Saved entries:
======
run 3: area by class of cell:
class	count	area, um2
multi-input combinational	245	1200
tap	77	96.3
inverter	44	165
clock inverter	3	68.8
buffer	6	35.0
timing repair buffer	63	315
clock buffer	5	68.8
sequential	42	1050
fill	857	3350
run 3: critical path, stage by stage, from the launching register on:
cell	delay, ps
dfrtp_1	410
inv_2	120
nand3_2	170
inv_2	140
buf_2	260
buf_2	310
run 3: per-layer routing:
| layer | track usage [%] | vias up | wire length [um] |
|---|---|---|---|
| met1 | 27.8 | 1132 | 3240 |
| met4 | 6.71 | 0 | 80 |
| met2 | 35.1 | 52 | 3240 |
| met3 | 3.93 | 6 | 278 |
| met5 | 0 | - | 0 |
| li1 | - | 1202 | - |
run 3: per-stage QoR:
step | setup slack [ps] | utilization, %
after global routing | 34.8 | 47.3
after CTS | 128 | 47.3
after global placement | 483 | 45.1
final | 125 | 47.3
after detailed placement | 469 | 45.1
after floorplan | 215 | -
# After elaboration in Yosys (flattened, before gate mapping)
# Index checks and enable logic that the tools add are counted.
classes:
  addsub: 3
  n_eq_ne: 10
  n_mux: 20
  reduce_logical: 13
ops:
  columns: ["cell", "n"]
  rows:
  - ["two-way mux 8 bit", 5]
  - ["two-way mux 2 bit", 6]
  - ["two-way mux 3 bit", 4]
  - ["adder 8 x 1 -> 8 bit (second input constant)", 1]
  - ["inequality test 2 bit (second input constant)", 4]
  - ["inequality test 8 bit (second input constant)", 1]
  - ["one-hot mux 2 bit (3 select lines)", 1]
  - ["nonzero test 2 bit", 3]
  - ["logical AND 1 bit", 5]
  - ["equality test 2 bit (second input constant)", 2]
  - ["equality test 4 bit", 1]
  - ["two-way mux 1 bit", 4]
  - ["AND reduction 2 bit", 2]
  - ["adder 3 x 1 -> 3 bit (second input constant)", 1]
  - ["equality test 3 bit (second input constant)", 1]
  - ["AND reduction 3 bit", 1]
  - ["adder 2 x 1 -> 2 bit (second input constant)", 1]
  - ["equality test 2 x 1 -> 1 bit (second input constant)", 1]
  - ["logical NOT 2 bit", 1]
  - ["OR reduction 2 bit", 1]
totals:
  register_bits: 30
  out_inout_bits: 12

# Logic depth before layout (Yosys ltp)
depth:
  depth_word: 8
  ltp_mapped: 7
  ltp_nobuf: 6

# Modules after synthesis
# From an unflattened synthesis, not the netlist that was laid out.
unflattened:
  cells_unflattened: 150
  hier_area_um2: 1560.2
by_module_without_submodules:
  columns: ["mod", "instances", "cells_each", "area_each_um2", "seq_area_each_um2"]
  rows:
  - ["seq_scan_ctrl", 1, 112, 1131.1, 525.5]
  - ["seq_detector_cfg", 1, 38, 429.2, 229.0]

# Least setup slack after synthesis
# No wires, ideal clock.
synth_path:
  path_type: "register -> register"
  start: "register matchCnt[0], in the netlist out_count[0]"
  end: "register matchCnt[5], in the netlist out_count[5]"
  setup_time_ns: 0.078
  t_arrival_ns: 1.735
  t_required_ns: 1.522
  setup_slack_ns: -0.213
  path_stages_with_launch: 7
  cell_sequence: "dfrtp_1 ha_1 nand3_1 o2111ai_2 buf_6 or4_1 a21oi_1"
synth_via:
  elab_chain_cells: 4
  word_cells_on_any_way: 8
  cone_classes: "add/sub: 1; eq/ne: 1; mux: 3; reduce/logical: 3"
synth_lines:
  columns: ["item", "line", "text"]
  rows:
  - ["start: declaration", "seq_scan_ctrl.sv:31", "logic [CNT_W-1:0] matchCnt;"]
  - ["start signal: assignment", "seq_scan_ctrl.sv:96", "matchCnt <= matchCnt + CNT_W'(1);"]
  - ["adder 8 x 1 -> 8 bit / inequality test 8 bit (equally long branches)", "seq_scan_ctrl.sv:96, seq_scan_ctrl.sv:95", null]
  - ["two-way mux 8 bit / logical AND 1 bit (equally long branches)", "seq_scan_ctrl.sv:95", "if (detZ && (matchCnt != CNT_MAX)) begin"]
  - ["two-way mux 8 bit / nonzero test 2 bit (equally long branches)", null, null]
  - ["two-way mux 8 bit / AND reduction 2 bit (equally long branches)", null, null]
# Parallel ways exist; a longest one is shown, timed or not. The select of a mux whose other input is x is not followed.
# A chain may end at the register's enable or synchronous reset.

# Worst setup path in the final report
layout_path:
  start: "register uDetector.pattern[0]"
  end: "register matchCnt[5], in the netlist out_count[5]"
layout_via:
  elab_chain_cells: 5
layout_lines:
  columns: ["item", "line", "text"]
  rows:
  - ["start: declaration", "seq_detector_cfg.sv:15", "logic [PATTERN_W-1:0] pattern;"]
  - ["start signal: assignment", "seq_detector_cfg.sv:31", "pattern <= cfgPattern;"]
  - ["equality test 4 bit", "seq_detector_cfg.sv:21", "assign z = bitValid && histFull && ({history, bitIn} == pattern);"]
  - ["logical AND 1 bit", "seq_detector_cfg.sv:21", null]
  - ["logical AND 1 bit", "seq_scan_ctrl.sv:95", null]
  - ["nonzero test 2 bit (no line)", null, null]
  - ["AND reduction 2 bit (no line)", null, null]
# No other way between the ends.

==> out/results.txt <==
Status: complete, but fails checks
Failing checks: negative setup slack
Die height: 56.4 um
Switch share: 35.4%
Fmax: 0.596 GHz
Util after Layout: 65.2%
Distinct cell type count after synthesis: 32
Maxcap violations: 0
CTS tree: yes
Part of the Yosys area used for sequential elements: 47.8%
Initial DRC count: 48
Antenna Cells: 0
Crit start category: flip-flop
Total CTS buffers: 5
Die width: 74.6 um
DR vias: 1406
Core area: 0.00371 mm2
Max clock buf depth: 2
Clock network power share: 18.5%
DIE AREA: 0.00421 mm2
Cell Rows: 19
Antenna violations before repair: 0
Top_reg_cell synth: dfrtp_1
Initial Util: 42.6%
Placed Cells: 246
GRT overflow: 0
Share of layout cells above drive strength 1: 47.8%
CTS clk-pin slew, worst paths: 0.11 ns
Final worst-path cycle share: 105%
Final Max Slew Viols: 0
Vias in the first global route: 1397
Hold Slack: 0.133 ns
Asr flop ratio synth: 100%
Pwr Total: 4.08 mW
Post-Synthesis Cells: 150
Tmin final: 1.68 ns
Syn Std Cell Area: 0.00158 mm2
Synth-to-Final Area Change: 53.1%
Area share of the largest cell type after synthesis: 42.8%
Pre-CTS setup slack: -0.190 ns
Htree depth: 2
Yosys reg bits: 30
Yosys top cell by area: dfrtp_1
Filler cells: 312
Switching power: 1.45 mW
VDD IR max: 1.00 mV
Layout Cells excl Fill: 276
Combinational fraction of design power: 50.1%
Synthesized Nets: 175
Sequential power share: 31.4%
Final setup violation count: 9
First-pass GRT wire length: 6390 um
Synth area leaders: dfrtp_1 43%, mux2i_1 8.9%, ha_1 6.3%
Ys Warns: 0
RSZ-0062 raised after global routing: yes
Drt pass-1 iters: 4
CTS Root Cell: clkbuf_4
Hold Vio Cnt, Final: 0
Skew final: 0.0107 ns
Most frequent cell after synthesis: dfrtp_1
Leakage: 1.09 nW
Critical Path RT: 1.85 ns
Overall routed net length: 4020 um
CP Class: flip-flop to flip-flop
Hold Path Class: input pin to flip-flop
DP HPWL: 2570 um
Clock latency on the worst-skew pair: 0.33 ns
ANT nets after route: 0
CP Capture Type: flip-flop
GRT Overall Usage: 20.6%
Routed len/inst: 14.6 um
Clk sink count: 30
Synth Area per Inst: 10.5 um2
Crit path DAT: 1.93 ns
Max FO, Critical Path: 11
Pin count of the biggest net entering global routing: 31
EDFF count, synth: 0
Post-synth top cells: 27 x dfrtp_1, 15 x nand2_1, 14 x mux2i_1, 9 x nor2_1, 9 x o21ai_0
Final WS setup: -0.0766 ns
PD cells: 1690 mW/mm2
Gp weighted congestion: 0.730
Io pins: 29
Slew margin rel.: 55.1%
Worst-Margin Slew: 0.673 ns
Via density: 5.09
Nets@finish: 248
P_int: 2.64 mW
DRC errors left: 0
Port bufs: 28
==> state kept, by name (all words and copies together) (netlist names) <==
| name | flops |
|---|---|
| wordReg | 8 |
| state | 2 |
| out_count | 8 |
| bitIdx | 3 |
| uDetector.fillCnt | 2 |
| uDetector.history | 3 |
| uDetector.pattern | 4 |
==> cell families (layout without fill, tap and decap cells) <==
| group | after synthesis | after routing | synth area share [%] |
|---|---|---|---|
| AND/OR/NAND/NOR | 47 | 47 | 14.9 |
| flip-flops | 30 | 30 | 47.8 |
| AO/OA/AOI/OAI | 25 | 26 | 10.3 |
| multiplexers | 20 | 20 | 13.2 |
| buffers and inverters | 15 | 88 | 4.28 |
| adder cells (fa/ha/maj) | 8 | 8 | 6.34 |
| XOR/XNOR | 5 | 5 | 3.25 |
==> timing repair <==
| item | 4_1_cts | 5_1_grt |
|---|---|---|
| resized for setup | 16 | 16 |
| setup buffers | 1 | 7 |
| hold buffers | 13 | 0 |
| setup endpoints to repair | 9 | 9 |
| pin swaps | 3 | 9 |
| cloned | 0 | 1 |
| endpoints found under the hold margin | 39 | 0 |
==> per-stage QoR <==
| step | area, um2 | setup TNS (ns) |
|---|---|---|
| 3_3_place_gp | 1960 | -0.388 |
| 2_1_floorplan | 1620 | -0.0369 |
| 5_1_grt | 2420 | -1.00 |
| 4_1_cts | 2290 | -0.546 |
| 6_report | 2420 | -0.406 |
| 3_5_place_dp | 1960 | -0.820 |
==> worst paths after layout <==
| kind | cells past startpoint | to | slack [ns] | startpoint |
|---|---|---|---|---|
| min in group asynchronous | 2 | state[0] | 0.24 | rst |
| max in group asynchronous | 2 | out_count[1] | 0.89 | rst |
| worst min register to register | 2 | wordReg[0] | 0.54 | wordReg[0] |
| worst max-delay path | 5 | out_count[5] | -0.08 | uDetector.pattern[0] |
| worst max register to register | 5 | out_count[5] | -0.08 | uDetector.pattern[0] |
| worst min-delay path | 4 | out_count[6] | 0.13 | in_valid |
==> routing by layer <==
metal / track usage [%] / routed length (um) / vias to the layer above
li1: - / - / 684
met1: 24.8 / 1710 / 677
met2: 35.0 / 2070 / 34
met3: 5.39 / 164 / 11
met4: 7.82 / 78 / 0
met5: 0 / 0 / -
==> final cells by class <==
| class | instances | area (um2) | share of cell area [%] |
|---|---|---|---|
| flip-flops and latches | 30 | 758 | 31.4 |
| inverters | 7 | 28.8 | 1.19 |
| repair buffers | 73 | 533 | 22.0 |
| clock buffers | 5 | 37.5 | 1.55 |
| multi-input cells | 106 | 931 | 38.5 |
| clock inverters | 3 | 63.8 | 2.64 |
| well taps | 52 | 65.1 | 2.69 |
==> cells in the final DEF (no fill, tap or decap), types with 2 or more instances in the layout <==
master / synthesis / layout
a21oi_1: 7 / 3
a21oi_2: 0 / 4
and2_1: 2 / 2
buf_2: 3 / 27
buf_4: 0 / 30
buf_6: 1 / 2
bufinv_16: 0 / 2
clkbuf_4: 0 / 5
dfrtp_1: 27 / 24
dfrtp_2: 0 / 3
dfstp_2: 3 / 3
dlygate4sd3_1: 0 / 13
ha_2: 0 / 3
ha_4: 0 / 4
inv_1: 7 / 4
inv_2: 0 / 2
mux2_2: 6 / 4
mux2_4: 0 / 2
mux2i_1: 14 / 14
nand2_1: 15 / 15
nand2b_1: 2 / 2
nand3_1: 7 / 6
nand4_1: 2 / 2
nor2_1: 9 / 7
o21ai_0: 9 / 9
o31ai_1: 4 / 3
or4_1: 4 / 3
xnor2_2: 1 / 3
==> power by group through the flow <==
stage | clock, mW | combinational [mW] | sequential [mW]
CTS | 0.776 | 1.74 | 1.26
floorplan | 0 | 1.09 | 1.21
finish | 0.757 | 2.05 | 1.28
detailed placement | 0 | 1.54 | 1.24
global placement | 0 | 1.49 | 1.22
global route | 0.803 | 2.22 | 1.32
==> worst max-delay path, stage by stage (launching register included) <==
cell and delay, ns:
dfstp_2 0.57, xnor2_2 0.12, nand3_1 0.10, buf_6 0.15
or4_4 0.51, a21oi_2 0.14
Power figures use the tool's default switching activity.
======
Work to complete – Emit an exact copy of the lines spanning the start of the records to the line containing "step | setup slack [ps] | utilization, %", inclusive, and no other output.

Response for this exercise –
run 3: area by class of cell:
class	count	area, um2
multi-input combinational	245	1200
tap	77	96.3
inverter	44	165
clock inverter	3	68.8
buffer	6	35.0
timing repair buffer	63	315
clock buffer	5	68.8
sequential	42	1050
fill	857	3350
run 3: critical path, stage by stage, from the launching register on:
cell	delay, ps
dfrtp_1	410
inv_2	120
nand3_2	170
inv_2	140
buf_2	260
buf_2	310
run 3: per-layer routing:
| layer | track usage [%] | vias up | wire length [um] |
|---|---|---|---|
| met1 | 27.8 | 1132 | 3240 |
| met4 | 6.71 | 0 | 80 |
| met2 | 35.1 | 52 | 3240 |
| met3 | 3.93 | 6 | 278 |
| met5 | 0 | - | 0 |
| li1 | - | 1202 | - |
run 3: per-stage QoR:
step | setup slack [ps] | utilization, %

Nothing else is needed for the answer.